_What to produce_
Only the lines from the one containing "(op_q == OP_POP);" through the end of the data belong in the answer; reproduce them exactly.

_Records_
==> src/rtl/stack_unit.sv <==
// Multi-cycle PUSH/POP/CALL/RET sequencer between the register-bank SP port and data memory.
// Define STACK_BOUNDS_CHECK_EN to enable overflow/underflow detection and the FAULT state.
module stack_unit #(
    parameter logic [31:0] SP_STEP      = 32'd1,
    parameter logic [31:0] STACK_TOP    = 32'd16,
    parameter logic [31:0] STACK_BOTTOM = 32'd0
) (
    input  logic        clk,
    input  logic        rst,
    input  logic        start,
    input  logic [1:0]  op,
    input  logic [31:0] sp_in,
    input  logic [31:0] push_data,
    input  logic [31:0] pc_next,
    output logic [31:0] mem_addr,
    output logic [31:0] mem_wdata,
    output logic        mem_we,
    output logic        mem_re,
    input  logic [31:0] mem_rdata,
    output logic [31:0] WriteDataSP,
    output logic        SPWrite,
    output logic [31:0] pop_data,
    output logic        pop_valid,
    output logic        ret_valid,
    output logic        busy,
    output logic        done,
    output logic        fault
);

    localparam logic [1:0] OP_PUSH = 2'b00;
    localparam logic [1:0] OP_POP  = 2'b01;
    localparam logic [1:0] OP_CALL = 2'b10;
    localparam logic [1:0] OP_RET  = 2'b11;

    typedef enum logic [2:0] {
        S_IDLE   = 3'd0,
        S_WRITE  = 3'd1,
        S_READ   = 3'd2,
        S_WAIT   = 3'd3,
        S_FINISH = 3'd4
`ifdef STACK_BOUNDS_CHECK_EN
        , S_FAULT = 3'd5
`endif
    } state_t;

    if (STACK_TOP <= STACK_BOTTOM) begin : g_bad_range
        $error("stack_unit: STACK_TOP must be above STACK_BOTTOM");
    end

    state_t      state_q, state_d;
    logic [1:0]  op_q, op_d;
    logic [31:0] sp_q, sp_d;
    logic [31:0] data_q, data_d;
    logic [31:0] new_sp_q, new_sp_d;
    logic [31:0] pop_data_q, pop_data_d;

`ifdef STACK_BOUNDS_CHECK_EN
    logic bounds_viol;
    // op[0]==0 selects the writing ops (PUSH, CALL); unsigned compares throughout
    assign bounds_viol = op[0] ? (sp_in >= STACK_TOP)
                               : (sp_in < (STACK_BOTTOM + SP_STEP));
`endif

    always_ff @(posedge clk) begin
        if (!rst) begin
            state_q    <= S_IDLE;
            pop_data_q <= '0;
        end else begin
            state_q    <= state_d;
            pop_data_q <= pop_data_d;
        end
    end

    always_ff @(posedge clk) begin
        op_q     <= op_d;
        sp_q     <= sp_d;
        data_q   <= data_d;
        new_sp_q <= new_sp_d;
    end

    always_comb begin
        state_d    = state_q;
        op_d       = op_q;
        sp_d       = sp_q;
        data_d     = data_q;
        new_sp_d   = new_sp_q;
        pop_data_d = pop_data_q;
        case (state_q)
            S_IDLE: begin
                if (start) begin
                    op_d   = op;
                    sp_d   = sp_in;
                    data_d = (op == OP_CALL) ? pc_next : push_data;
                    state_d = op[0] ? S_READ : S_WRITE;
`ifdef STACK_BOUNDS_CHECK_EN
                    if (bounds_viol) state_d = S_FAULT;
`endif
                end
            end
            S_WRITE: begin
                new_sp_d = sp_q - SP_STEP;
                state_d  = S_FINISH;
            end
            S_READ:  state_d = S_WAIT;
            S_WAIT: begin
                pop_data_d = mem_rdata;
                new_sp_d   = sp_q + SP_STEP;
                state_d    = S_FINISH;
            end
            S_FINISH: state_d = S_IDLE;
`ifdef STACK_BOUNDS_CHECK_EN
            S_FAULT:  state_d = S_IDLE;
`endif
            default:  state_d = S_IDLE;
        endcase
    end

    always_comb begin
        mem_addr    = '0;
        mem_wdata   = '0;
        mem_we      = 1'b0;
        mem_re      = 1'b0;
        WriteDataSP = '0;
        SPWrite     = 1'b0;
        pop_valid   = 1'b0;
        ret_valid   = 1'b0;
        done        = 1'b0;
        fault       = 1'b0;
        case (state_q)
            S_WRITE: begin
                mem_we    = 1'b1;
                mem_addr  = sp_q - SP_STEP;
                mem_wdata = data_q;
            end
            S_READ: begin
                mem_re   = 1'b1;
                mem_addr = sp_q;
            end
            S_FINISH: begin
                SPWrite     = 1'b1;
                WriteDataSP = new_sp_q;
                done        = 1'b1;
                pop_valid   = (op_q == OP_POP);
                ret_valid   = (op_q == OP_RET);
            end
`ifdef STACK_BOUNDS_CHECK_EN
            S_FAULT: begin
                done  = 1'b1;
                fault = 1'b1;
            end
`endif
            default: ;
        endcase
    end

    assign pop_data = pop_data_q;
    assign busy     = (state_q != S_IDLE);

    // OP_PUSH is kept for readability of the encoding table
    logic unused_op_push;
    assign unused_op_push = (OP_PUSH == 2'b00);

endmodule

_Answer to the exercise_
                pop_valid   = (op_q == OP_POP);
                ret_valid   = (op_q == OP_RET);
            end
`ifdef STACK_BOUNDS_CHECK_EN
            S_FAULT: begin
                done  = 1'b1;
                fault = 1'b1;
            end
`endif
            default: ;
        endcase
    end

    assign pop_data = pop_data_q;
    assign busy     = (state_q != S_IDLE);

    // OP_PUSH is kept for readability of the encoding table
    logic unused_op_push;
    assign unused_op_push = (OP_PUSH == 2'b00);

endmodule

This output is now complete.